If you’re looking to add some diversification to your portfolio in 2021, then you might want to look at exchange traded funds (ETFs).
ETFs are a great way to diversify because they give investors easy access to a large and diverse number of different shares that you wouldn’t ordinarily have access to.
But given the large number of ETFs to choose from, it can be difficult to decide which ones to buy.
Two ETFs that are popular with investors and could be worth considering are listed below:
BetaShares Global Cybersecurity ETF (ASX: HACK)
The first ETF to look at for 2021 is the BetaShares Global Cybersecurity ETF. This ETF has been setup to track the performance of an index that provides investors with exposure to the leaders in the global cybersecurity sector.

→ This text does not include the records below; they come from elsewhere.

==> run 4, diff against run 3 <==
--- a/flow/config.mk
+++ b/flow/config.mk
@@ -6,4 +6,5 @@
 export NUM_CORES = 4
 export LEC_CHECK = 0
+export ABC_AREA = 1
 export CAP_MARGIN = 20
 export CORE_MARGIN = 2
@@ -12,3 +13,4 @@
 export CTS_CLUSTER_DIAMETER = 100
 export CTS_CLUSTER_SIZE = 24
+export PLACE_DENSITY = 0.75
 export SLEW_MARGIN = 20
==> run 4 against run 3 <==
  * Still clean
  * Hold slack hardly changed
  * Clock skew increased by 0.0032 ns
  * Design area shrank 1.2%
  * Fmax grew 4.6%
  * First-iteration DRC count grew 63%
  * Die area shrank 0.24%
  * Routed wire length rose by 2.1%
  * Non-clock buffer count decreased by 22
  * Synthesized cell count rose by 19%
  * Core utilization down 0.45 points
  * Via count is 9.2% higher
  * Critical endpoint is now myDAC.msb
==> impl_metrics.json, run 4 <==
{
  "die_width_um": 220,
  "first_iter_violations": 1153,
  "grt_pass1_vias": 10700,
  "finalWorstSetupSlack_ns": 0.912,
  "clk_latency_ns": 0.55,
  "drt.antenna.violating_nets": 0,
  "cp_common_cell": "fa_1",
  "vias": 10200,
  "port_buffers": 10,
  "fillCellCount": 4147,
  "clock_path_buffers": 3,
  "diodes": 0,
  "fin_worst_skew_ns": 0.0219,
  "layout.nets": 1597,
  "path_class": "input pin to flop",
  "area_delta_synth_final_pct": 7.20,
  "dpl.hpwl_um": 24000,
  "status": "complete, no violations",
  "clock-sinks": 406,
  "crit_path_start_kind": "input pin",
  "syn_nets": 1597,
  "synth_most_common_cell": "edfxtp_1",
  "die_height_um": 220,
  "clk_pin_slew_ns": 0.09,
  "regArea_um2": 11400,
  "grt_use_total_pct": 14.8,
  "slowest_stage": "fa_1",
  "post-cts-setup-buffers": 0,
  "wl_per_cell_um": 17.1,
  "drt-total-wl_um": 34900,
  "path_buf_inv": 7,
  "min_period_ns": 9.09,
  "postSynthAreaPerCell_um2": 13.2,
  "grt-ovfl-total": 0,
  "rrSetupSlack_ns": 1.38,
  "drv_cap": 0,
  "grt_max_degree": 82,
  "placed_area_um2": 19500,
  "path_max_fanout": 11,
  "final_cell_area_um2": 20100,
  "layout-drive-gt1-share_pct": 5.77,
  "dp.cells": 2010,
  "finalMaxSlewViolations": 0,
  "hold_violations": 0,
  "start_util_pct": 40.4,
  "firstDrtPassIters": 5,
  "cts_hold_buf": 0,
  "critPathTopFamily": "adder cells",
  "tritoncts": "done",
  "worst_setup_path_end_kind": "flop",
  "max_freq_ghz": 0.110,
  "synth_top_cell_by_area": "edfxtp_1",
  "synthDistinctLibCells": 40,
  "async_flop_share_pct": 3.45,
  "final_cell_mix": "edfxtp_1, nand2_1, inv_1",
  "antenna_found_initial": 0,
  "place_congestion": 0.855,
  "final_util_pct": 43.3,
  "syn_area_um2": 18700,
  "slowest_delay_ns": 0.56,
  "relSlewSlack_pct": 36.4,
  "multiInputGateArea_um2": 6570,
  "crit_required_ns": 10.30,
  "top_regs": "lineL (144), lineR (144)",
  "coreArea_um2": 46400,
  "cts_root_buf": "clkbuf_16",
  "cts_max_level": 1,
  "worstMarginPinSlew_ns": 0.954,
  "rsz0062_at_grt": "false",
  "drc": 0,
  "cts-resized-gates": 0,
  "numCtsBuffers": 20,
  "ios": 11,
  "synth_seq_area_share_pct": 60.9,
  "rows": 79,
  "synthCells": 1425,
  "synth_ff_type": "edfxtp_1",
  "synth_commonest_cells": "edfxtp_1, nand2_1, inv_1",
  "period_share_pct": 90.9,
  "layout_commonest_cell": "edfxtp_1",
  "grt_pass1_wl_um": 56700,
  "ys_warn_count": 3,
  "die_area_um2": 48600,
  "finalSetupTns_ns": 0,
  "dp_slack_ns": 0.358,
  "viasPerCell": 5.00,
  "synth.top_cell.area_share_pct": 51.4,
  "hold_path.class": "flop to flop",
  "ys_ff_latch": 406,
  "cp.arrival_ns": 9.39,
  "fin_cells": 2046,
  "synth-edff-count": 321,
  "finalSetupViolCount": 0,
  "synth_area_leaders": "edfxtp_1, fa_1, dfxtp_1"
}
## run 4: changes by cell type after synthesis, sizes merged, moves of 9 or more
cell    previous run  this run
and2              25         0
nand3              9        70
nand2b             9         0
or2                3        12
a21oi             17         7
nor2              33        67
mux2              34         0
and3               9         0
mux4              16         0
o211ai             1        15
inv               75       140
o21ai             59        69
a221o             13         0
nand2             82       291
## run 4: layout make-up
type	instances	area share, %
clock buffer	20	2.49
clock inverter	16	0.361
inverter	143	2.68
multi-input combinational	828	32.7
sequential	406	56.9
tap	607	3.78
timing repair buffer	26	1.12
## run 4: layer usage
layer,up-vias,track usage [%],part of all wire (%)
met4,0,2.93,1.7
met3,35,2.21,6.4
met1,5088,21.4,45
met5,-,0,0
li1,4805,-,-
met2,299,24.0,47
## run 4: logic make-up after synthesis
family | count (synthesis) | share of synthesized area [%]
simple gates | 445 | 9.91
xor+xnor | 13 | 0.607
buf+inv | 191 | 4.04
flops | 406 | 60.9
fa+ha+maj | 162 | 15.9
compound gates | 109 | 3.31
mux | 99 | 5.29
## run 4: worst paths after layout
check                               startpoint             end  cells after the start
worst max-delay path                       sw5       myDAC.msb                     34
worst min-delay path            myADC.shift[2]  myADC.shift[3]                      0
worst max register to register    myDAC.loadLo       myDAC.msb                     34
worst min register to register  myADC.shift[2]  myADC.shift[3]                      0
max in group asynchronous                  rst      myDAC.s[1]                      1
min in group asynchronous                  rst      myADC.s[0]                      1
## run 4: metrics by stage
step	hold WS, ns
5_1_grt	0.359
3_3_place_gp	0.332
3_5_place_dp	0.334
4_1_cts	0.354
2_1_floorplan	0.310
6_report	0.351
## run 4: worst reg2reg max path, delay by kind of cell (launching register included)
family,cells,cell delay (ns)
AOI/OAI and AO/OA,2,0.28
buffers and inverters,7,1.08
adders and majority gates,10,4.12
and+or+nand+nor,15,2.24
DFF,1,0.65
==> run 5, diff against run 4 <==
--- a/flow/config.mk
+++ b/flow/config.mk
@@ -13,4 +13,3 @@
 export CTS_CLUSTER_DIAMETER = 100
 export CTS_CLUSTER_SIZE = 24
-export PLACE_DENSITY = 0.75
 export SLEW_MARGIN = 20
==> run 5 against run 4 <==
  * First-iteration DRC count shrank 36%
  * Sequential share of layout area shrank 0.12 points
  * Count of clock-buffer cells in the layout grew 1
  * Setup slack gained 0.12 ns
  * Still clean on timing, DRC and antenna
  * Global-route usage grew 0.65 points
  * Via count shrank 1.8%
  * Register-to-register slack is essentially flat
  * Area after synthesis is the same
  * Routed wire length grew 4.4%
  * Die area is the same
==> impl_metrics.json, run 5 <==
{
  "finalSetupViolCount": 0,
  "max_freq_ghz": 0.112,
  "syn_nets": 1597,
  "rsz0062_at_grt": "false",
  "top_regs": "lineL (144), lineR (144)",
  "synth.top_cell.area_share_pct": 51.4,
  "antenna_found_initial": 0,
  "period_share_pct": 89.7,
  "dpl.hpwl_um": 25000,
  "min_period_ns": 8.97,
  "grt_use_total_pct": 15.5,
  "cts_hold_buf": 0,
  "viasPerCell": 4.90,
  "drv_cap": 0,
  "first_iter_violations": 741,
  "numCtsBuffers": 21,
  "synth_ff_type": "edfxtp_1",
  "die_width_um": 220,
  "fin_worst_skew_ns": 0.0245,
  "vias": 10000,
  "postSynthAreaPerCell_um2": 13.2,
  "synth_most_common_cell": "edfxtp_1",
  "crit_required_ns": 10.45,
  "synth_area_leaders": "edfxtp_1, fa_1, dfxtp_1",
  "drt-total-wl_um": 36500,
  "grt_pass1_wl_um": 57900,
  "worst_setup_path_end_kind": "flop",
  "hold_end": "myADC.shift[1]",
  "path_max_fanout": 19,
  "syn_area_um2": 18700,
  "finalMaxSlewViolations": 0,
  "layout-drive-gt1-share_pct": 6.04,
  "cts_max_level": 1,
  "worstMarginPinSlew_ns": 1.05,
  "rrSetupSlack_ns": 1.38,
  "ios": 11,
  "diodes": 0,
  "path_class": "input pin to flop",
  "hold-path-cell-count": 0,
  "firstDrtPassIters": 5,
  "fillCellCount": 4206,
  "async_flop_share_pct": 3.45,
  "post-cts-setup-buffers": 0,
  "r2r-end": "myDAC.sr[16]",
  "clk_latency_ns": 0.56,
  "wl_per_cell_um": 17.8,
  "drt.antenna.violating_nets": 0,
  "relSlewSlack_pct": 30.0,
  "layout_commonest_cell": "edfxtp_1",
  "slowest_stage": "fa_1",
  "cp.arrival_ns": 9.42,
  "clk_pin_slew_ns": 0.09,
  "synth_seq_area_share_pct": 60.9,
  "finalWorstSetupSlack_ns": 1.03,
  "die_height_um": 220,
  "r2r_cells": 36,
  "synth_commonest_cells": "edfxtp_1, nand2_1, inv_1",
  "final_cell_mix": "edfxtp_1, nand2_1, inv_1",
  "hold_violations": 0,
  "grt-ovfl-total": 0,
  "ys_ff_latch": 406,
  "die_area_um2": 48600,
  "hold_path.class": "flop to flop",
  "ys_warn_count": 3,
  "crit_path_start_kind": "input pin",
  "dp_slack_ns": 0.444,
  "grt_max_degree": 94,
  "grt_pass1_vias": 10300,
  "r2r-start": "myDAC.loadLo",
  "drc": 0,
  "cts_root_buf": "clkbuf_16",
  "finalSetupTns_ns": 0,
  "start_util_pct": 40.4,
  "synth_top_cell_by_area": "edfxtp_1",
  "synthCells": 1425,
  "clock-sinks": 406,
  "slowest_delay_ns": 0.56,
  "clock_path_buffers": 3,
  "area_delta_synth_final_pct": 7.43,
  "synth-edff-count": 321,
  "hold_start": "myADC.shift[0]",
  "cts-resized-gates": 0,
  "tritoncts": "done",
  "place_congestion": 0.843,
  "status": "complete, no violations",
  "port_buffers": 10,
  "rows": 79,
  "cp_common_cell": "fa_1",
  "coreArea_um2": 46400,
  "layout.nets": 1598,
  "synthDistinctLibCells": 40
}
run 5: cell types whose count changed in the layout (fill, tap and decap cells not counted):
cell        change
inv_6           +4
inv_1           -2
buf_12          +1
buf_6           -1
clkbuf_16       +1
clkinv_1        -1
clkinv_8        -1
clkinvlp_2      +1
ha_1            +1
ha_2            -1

Given the increasing threat of cyber attacks on governments and businesses, demand for cybersecurity has been growing quickly and is expected to continue doing so in the future.
The BetaShares Global Cybersecurity ETF includes a number of cybersecurity giants and emerging players. This includes the likes of Accenture, Cisco, Cloudflare, Crowdstrike, and Okta.
Another positive with this ETF is that it provides investors with access to a sector which is heavily under-represented on the ASX.
BetaShares NASDAQ 100 ETF (ASX: NDQ)
A second ETF to consider for 2021 is the BetaShares NASDAQ 100 ETF. This highly popular ETF gives investors exposure to 100 of the largest non-financial companies on the famous Nasdaq index.
This means that investors will be buying a slice of some of the largest and most iconic companies in the world. And given their positive long term growth outlooks, the BetaShares NASDAQ 100 ETF has the potential to provide strong returns for investors over the 2020s.